**Action item:**
Transcribe exactly the lines that begin the material and continue through the line containing "## run 2: cell type report". Leave out whatever follows.

**Recorded data:**
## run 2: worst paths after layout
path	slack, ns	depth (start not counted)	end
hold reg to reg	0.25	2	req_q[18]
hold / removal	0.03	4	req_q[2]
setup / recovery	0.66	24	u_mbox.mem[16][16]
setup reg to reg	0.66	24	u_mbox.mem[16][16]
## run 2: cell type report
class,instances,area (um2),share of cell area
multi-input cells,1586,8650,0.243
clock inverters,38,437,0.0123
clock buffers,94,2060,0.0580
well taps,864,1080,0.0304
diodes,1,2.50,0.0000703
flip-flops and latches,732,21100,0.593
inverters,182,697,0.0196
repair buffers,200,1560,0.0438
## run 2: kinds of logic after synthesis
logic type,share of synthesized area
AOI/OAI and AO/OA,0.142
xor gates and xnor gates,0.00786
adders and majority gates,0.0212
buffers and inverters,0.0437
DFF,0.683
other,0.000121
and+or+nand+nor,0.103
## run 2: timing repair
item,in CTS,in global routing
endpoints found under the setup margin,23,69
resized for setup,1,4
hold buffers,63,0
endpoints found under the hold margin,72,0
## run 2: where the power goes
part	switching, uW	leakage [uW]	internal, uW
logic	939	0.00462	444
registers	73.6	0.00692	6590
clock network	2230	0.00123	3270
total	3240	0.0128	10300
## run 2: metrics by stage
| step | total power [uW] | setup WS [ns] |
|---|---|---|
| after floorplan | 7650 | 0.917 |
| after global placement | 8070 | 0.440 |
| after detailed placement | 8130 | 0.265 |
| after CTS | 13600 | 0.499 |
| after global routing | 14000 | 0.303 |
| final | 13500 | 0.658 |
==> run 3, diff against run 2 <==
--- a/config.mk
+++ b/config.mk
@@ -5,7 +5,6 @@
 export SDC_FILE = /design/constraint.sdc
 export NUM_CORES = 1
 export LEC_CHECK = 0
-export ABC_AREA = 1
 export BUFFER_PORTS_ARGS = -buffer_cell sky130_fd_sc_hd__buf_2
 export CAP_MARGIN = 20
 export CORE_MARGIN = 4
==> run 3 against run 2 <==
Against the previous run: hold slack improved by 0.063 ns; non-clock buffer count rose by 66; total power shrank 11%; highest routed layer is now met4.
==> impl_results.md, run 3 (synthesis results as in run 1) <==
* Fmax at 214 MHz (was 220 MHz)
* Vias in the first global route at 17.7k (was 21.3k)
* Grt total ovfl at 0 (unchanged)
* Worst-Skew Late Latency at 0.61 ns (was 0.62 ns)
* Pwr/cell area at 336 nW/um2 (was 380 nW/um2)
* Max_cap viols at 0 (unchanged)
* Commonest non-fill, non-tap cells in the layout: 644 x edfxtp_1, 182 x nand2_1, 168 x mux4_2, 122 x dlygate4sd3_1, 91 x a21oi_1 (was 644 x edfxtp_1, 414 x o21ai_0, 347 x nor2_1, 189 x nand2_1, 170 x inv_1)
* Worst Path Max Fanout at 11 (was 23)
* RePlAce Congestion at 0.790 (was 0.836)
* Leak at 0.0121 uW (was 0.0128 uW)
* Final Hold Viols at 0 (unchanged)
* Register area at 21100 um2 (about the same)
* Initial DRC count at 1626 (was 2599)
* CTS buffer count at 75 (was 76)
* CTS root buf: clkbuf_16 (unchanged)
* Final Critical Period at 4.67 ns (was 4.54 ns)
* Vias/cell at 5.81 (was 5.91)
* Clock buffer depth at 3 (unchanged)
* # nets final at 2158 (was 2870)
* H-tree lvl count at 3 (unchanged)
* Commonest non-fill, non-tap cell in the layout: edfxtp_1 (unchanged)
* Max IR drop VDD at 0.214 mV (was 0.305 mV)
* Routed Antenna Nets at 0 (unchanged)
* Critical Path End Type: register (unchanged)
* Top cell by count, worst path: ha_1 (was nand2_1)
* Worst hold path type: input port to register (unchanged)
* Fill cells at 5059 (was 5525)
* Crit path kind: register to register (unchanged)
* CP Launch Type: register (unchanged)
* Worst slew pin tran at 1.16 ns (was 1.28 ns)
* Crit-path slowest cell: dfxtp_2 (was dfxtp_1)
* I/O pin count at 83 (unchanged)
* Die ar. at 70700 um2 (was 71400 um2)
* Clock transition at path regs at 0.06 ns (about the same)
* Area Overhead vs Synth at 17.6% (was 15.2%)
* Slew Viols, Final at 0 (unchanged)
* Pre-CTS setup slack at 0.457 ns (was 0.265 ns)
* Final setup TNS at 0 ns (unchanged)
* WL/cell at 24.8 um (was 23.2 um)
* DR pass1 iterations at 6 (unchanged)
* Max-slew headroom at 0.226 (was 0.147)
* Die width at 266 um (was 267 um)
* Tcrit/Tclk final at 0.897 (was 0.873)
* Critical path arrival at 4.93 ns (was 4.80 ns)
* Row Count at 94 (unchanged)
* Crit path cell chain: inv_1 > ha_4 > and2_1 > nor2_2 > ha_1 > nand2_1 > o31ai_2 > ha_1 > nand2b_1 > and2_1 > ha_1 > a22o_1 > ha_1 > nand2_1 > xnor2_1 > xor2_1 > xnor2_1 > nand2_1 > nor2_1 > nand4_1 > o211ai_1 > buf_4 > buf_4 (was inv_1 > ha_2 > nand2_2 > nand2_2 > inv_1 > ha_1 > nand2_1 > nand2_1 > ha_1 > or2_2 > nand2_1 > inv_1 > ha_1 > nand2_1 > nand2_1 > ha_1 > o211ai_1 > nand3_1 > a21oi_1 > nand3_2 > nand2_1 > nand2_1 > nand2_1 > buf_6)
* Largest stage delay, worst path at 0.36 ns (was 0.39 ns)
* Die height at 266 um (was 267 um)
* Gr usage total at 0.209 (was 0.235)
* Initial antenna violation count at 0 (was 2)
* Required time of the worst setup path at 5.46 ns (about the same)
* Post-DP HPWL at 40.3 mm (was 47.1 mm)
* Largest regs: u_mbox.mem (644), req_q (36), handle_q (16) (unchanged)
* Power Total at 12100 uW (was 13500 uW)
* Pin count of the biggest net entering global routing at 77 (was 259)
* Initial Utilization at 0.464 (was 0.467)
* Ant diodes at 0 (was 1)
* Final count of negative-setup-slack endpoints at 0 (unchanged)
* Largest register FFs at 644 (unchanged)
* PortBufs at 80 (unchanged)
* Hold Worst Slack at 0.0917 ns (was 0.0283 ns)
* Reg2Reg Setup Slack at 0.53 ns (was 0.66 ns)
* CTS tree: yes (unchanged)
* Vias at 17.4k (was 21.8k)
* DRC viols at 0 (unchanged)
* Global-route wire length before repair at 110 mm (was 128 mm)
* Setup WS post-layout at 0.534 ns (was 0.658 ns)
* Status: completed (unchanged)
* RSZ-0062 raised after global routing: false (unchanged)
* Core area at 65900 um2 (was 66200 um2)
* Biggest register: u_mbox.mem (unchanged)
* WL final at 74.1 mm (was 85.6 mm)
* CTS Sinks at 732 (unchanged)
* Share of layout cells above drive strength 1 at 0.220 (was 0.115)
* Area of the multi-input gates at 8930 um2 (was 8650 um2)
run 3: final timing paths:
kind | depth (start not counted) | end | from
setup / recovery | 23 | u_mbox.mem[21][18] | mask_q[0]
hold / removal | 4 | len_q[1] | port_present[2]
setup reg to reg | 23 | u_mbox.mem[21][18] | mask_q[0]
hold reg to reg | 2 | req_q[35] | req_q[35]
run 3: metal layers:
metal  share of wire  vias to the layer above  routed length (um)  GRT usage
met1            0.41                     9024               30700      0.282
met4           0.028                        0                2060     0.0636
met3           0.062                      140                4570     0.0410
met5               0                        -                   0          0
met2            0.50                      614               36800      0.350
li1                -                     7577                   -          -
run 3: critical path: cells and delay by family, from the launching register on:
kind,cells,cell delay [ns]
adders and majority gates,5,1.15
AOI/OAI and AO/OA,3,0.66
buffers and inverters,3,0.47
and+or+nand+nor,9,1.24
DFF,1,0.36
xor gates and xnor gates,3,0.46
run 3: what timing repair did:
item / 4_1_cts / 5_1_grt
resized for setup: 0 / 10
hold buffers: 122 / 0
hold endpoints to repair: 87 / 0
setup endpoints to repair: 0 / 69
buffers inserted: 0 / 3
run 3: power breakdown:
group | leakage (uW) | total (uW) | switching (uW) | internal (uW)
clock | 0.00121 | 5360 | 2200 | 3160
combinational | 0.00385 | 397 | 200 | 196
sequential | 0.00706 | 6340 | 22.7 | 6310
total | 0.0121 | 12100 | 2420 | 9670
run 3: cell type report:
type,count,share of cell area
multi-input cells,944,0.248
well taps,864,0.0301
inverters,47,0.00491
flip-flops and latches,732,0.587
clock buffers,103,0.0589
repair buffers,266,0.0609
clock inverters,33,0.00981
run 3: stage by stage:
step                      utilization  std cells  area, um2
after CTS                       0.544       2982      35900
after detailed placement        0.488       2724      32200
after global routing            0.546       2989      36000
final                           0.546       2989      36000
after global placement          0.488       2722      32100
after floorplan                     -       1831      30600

**Response:**
## run 2: worst paths after layout
path	slack, ns	depth (start not counted)	end
hold reg to reg	0.25	2	req_q[18]
hold / removal	0.03	4	req_q[2]
setup / recovery	0.66	24	u_mbox.mem[16][16]
setup reg to reg	0.66	24	u_mbox.mem[16][16]
## run 2: cell type report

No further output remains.